The renew loop exists for the same reason it did in Redis: real jobs outlast the timeout. A scrape can easily run longer than a minute, and without renewal the reaper would yank a healthy job out from under its worker. Renewing every fifteen seconds against a sixty-second timeout gives four times the headroom — a worker has to miss three consecutive renewals before it’s reaped — which is the same tension between false reaps and slow detection that lockDuration carried earlier.

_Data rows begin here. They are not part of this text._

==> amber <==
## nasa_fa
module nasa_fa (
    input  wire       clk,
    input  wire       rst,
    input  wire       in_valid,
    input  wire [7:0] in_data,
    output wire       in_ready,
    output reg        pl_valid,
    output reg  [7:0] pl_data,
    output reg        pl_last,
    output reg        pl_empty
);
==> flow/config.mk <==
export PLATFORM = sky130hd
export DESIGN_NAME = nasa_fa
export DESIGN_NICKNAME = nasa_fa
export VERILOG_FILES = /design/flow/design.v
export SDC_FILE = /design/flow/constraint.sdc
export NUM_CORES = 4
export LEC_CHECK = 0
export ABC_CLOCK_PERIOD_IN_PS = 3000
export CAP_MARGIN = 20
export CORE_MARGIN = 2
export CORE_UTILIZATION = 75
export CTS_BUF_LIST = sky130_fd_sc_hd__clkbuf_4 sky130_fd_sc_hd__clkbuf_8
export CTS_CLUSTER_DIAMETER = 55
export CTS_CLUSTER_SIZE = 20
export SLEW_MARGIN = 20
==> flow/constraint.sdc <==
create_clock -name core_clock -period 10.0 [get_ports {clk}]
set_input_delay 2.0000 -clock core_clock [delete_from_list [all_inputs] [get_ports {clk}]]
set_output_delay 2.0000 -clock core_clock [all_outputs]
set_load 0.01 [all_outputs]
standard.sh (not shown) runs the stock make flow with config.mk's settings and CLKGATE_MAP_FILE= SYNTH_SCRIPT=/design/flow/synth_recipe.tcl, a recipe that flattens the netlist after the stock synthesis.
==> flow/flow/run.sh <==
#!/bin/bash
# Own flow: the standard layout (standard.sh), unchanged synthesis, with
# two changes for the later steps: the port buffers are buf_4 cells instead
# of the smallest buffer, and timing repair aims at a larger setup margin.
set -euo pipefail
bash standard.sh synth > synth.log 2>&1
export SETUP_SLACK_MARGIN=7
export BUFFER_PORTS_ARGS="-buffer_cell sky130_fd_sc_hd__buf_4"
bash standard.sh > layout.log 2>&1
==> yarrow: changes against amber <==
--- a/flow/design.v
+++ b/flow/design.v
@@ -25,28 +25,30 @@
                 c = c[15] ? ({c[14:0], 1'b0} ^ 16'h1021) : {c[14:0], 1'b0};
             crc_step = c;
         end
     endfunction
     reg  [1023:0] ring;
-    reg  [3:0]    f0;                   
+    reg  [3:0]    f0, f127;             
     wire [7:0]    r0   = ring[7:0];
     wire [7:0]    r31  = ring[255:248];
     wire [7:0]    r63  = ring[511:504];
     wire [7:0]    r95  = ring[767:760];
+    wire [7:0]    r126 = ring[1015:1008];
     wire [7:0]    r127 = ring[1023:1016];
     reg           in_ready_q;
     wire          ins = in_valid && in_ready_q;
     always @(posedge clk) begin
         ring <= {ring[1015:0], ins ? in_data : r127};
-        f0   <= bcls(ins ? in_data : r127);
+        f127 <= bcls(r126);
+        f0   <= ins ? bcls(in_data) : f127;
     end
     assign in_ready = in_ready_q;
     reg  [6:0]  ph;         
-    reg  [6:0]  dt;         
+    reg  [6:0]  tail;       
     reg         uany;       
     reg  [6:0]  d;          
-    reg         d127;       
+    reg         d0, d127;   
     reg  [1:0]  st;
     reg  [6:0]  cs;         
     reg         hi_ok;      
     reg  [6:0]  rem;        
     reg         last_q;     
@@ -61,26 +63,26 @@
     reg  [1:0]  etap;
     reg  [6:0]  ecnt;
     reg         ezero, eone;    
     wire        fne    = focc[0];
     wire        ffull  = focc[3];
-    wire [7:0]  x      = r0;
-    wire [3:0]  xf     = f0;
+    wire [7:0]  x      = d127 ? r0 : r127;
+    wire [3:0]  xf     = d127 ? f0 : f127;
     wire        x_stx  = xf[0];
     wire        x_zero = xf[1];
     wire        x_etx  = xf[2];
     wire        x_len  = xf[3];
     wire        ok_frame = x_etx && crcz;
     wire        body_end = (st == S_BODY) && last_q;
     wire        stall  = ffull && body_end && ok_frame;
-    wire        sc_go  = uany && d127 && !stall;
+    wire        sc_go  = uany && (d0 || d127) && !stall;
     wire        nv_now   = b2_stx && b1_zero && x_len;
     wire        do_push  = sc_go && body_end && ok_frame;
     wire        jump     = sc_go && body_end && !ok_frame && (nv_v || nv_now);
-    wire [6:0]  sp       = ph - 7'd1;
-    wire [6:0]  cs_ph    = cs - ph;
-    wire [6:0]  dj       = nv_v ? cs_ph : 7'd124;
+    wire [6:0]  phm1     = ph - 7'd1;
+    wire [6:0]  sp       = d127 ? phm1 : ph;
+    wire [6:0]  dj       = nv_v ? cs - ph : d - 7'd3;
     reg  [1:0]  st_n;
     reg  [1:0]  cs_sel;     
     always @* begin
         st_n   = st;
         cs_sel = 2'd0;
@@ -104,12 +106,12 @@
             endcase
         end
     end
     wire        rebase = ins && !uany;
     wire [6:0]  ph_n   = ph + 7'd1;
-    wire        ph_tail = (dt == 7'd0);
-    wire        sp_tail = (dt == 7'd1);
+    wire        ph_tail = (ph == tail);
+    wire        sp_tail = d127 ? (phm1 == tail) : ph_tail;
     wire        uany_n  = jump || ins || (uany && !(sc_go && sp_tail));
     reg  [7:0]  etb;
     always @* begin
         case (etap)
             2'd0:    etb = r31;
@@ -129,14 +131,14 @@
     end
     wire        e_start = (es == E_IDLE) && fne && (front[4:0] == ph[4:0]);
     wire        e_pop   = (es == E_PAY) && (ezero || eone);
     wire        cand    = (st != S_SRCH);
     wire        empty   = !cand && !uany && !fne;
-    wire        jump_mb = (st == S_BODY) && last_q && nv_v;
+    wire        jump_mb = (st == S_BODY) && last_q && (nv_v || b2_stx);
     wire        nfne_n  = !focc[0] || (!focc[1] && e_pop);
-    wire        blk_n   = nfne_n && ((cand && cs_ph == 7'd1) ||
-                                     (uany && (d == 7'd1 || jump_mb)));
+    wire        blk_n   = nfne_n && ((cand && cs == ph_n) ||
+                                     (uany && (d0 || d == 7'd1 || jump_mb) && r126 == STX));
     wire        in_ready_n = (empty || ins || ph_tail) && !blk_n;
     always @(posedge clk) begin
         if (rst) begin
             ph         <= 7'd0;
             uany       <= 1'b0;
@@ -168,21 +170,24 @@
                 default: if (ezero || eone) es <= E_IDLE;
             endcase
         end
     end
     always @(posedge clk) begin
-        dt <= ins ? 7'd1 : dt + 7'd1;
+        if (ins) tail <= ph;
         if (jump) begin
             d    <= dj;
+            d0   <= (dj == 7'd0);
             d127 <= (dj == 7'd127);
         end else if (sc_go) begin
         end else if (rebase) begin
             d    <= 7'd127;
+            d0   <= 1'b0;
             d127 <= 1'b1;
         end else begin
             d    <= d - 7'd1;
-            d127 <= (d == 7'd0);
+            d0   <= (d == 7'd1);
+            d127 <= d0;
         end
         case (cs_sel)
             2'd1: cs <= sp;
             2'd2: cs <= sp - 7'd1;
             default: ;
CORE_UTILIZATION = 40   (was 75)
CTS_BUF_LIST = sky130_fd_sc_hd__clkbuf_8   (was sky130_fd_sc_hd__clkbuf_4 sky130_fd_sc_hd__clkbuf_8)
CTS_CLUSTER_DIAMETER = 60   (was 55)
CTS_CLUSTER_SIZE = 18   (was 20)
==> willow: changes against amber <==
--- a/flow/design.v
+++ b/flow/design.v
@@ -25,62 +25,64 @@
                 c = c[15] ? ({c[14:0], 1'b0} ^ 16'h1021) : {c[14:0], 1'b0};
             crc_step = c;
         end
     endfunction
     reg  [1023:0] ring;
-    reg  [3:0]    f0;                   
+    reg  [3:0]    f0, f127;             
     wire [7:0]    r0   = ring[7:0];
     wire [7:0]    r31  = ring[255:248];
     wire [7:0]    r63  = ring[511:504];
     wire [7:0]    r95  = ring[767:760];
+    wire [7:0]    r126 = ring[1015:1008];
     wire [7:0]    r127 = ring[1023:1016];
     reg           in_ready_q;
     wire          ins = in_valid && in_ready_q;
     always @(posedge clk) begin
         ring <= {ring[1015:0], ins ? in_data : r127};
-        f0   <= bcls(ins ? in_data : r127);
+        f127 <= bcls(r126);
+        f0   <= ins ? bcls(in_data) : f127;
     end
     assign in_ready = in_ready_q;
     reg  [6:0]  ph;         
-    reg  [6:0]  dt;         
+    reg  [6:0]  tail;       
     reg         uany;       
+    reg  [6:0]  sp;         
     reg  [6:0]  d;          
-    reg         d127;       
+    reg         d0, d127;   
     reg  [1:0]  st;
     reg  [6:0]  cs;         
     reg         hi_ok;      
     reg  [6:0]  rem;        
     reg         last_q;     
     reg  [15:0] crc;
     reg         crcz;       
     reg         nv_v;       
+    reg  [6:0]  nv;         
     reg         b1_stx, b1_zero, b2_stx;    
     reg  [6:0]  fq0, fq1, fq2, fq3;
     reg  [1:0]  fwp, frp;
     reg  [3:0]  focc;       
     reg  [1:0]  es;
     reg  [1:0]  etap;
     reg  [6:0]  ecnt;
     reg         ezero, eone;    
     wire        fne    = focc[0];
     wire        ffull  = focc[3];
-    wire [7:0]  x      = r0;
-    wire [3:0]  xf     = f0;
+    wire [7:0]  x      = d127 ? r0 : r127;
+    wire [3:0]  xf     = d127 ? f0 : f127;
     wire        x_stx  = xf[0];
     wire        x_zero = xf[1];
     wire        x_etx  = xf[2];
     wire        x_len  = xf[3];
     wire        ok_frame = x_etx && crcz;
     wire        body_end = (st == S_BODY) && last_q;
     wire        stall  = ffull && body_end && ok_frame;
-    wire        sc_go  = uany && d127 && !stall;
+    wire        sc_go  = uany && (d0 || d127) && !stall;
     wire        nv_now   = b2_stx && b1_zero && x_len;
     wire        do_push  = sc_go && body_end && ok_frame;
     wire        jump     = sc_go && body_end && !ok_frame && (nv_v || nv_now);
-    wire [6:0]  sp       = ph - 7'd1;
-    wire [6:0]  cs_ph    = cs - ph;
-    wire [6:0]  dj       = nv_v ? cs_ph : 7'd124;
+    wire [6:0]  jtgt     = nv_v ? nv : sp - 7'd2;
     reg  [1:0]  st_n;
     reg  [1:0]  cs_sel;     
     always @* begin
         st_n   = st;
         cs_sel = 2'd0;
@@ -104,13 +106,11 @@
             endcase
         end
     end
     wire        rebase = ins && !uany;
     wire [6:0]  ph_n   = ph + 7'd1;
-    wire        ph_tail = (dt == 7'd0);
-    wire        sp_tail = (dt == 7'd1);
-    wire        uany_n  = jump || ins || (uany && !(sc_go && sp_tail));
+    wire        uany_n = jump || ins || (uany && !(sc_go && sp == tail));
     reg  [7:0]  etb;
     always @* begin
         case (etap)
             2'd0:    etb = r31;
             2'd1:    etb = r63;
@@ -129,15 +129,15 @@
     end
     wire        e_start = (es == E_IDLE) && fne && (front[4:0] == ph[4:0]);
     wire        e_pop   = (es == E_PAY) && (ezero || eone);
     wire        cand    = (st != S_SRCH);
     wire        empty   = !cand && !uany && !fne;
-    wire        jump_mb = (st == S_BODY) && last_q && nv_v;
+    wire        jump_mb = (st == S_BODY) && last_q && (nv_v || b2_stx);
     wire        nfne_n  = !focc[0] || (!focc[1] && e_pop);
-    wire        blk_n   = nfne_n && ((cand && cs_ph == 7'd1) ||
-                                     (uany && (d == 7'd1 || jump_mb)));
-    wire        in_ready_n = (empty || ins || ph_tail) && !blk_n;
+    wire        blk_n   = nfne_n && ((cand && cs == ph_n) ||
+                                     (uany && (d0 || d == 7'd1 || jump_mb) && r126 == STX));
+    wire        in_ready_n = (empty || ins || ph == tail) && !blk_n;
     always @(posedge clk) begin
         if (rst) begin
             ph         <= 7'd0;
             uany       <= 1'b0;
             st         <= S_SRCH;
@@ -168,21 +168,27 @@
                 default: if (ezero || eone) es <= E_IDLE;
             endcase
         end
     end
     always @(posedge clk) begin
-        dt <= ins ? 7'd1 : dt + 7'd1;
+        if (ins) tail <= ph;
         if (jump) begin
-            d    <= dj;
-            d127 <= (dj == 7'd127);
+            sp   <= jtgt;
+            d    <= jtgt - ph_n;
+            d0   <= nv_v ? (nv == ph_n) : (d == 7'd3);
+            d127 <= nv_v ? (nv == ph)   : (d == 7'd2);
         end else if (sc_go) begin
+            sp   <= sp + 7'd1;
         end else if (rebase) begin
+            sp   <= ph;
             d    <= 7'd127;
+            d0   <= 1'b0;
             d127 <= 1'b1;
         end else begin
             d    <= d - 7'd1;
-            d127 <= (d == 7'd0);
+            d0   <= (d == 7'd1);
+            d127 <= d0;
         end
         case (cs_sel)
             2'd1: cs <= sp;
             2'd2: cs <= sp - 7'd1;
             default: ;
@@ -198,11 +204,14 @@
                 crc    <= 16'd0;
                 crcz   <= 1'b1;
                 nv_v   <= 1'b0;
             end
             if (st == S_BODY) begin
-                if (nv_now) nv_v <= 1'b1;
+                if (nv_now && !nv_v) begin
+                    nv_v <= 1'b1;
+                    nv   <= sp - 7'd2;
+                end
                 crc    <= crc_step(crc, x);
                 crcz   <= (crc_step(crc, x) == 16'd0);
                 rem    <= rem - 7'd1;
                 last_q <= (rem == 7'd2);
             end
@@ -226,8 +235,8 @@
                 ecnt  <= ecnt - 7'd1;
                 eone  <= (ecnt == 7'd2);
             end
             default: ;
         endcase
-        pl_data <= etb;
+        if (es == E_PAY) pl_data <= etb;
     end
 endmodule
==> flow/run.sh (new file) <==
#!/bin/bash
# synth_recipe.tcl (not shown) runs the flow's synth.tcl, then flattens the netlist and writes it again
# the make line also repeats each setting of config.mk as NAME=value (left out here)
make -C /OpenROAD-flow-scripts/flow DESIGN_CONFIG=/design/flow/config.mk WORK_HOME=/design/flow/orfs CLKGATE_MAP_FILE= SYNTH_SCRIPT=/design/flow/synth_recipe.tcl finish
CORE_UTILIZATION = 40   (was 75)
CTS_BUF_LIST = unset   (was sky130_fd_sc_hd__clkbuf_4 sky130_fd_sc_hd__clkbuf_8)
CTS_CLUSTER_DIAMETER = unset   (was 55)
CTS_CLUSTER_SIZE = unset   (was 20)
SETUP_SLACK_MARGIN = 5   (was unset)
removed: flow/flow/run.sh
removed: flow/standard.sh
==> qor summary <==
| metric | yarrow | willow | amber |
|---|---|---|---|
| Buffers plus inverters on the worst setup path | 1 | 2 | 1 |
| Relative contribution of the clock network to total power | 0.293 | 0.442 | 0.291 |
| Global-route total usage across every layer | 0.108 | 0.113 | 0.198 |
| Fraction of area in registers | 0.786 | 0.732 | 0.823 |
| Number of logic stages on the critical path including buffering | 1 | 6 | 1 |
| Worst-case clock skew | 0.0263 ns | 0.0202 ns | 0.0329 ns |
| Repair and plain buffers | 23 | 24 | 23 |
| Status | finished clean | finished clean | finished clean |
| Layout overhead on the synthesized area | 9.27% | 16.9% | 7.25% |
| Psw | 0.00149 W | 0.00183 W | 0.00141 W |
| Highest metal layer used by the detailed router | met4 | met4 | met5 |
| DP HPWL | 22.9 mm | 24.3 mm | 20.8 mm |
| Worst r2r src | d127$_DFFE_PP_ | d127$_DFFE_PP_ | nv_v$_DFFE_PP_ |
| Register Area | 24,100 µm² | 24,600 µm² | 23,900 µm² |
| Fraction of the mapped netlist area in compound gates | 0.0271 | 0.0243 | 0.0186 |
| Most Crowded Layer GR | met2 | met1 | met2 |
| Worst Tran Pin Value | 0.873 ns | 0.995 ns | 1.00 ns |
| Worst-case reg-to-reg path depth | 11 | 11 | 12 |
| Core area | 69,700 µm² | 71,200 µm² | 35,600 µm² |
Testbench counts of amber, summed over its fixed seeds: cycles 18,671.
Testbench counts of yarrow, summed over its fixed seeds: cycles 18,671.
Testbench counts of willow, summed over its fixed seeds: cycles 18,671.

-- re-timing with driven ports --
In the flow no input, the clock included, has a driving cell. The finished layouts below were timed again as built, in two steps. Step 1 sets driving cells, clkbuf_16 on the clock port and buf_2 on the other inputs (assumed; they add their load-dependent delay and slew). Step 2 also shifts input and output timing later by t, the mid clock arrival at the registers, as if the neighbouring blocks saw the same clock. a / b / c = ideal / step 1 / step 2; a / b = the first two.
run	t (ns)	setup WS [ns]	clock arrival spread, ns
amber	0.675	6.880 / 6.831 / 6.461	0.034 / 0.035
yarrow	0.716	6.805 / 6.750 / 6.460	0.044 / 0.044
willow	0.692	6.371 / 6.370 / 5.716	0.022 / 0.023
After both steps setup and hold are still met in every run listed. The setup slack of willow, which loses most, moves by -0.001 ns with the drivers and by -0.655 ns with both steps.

The choice of a UUID rather than a plain boolean “locked” flag is what makes this safe under races. If two workers ever believe they hold the same job — the reaper requeues it, then the original worker returns from a network partition and tries to finish — the UUID guarantees only the worker with the matching value can mutate the row. The other’s UPDATE ... WHERE lock = $2 matches zero rows and quietly does nothing, so there’s no double-completion and no worker overwriting another’s result. It’s the table-shaped version of Redis’s owner token.

Put end to end, the lifecycle reads almost identically to the Redis one, with the reaper standing in for the sweeper:

acquire           →  lock = UUID_A, locked_at = now, status = active
[every 15s]
  renew(UUID_A)   →  locked_at = now        (proof of life)
[on success]
  finish(UUID_A)  →  status = completed, lock = null
                     OR if the reaper already revoked it:
                     zero rows updated → worker sees it lost the job
[on crash]
  no renewal for 60s
  reaper          →  status = queued  (or failed after 9 stalls)

What we learned

We’ve now looked closely at two different scenarios for handling a worker crash. The two setups look different on the surface — one is a Redis key, the other a row in a SQL table — but they converge on the same idea, because the problem forces it. A killed worker can’t announce its own death, so liveness has to be something a worker continuously proves rather than something it reports once. Both reach for a lease the worker must keep renewing, and both pair it with a separate process that watches for renewals to stop. The only real divergence is who notices the silence: Redis gets expiry for free from a key’s TTL, while the SQL version has to compute it by reading a timestamp against the clock. Everything else — the heartbeat, the requeue, the cap on repeated stalls — is the same pattern wearing different clothes. And in both, detection buys you at-least-once and nothing stronger, so the last piece of the puzzle isn’t in the queue at all: it’s writing job handlers that can safely run twice.